Split the model’s scratch work from the answer it actually gives
When you prompt a model to “think step by step”, the response mixes reasoning with the conclusion. Your users usually want only the clean answer, while you want the reasoning for logging and debugging. This tool detects the common chain-of-thought formats and splits the two apart automatically, so you can show one and store the other.
How it works
Paste the full output and the tool scans for recognizable structure, in priority order:
- XML-style thinking tags — looks for
<thinking>,<reasoning>, or<thought>blocks. Everything inside is the trace; everything outside is the answer. - Explicit answer markers — searches for patterns like “Final answer:”, “Therefore:”, “In conclusion:”, or “The answer is:”. Everything before the last such marker is treated as reasoning.
- Numbered or bulleted step lists — detects sequences like “Step 1:”, “1.”, or ”-” followed by reasoning language, then looks for a conclusion paragraph at the end.
- Reasoning lead-ins — catches “Let me think”, “Let’s work through this”, “First,” patterns that signal a reasoning preamble before a terminal answer.
Whichever signal it finds first (in the order above), it returns the reasoning trace and the final answer in separate panels. If no structure is found, the whole text is returned as the answer, and the reasoning panel is marked empty.
Why separating reasoning from answers matters in production
A few concrete situations where this saves time:
- Displaying results to users. Users reading a customer-facing chatbot rarely want to see the model’s internal deliberation — it reads as hesitation or verbosity. Showing only the final answer keeps the UI clean.
- Evaluation pipelines. When running automated eval of LLM outputs, you typically want to score only the final answer, not the reasoning trace. Parsing by regex is fragile; a purpose-built extractor is more reliable.
- Compliance and logging. Some applications need to log the reasoning for audit while displaying only the answer to the end user — this tool structures the split so both can be captured in one pass.
- Debugging bad reasoning.
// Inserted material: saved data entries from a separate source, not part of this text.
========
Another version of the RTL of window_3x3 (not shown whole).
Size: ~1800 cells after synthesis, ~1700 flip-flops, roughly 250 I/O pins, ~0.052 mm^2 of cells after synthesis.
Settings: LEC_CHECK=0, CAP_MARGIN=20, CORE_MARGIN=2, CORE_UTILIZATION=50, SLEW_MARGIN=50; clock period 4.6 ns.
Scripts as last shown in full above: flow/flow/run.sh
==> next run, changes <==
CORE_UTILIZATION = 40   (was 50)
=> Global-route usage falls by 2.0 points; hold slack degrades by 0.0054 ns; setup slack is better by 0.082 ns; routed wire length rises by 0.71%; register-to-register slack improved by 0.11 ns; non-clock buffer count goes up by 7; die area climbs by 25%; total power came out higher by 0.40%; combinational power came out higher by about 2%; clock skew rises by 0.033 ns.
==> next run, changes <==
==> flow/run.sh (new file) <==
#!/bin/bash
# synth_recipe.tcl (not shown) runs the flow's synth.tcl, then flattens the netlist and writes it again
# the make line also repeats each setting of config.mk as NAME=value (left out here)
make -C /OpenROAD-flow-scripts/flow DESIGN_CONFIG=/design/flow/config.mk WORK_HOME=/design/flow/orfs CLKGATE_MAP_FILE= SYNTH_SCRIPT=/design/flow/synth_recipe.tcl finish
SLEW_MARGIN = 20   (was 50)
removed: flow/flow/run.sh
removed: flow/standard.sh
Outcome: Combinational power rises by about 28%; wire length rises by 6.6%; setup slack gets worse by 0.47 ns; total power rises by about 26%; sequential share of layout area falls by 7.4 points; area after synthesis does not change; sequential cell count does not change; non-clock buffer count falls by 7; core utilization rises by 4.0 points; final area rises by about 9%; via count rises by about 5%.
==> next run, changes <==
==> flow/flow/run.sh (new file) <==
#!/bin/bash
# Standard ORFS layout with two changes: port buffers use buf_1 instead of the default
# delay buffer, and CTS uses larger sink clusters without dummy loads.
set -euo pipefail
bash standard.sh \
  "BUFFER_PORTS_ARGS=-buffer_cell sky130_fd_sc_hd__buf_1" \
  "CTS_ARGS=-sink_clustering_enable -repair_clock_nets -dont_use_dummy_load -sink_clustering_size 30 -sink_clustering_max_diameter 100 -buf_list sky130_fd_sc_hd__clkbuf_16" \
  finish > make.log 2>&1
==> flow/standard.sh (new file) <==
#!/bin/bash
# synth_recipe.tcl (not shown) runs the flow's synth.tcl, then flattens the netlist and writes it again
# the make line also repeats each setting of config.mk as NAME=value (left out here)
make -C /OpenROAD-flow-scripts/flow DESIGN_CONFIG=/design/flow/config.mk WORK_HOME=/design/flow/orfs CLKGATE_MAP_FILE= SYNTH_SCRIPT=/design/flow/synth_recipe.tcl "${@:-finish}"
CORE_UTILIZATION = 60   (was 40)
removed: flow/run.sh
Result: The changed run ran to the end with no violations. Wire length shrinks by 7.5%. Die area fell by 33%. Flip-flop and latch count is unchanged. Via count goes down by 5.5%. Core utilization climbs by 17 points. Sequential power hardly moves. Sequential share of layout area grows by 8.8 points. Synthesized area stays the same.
Context: an optimization exercise on an open-source flow, tuned for small area, a short achievable clock period and few clock cycles per item. The choices shown serve that exercise and are no tape-out recipe.
The RTL was checked by simulation tests, not by an equivalence proof against the original design.

--- flow/run.sh ---
#!/bin/bash
# synth_recipe.tcl (not shown) runs the flow's synth.tcl, then flattens the netlist and writes it again
# the make line also repeats each setting of config.mk as NAME=value (left out here)
make -C /OpenROAD-flow-scripts/flow DESIGN_CONFIG=/design/flow/config.mk WORK_HOME=/design/flow/orfs CLKGATE_MAP_FILE= SYNTH_SCRIPT=/design/flow/synth_recipe.tcl finish
--- flow/config.mk ---
export PLATFORM = sky130hd
export DESIGN_NAME = fft_bfly_pipe
export DESIGN_NICKNAME = fft_bfly_pipe
export VERILOG_FILES = /design/flow/design.v
export SDC_FILE = /design/flow/constraint.sdc
export NUM_CORES = 4
export LEC_CHECK = 0
export CAP_MARGIN = 20
export CORE_MARGIN = 2
export CORE_UTILIZATION = 40
export SLEW_MARGIN = 20
--- flow/constraint.sdc ---
create_clock -name core_clock -period 7.5 [get_ports {clk}]
set_input_delay 1.5000 -clock core_clock [delete_from_list [all_inputs] [get_ports {clk}]]
set_output_delay 1.5000 -clock core_clock [all_outputs]
set_load 0.01 [all_outputs]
When an answer is wrong, reading the reasoning trace reveals where the model went off-track — which step contained a faulty assumption or a calculation error.
Tips and notes
- Showing raw chain-of-thought to end users is discouraged by several provider policies and is often contractually restricted for certain reasoning model tiers — check your provider’s usage terms.
- The tool never discards text: if it finds no structure, it treats the whole thing as the answer rather than silently dropping content.
- For reasoning models that return a hidden internal trace via the API (not in the text), this tool works on the visible portion you paste but cannot recover the hidden trace.
- Use the copy buttons to wire the clean answer into your UI and the trace into your observability logs.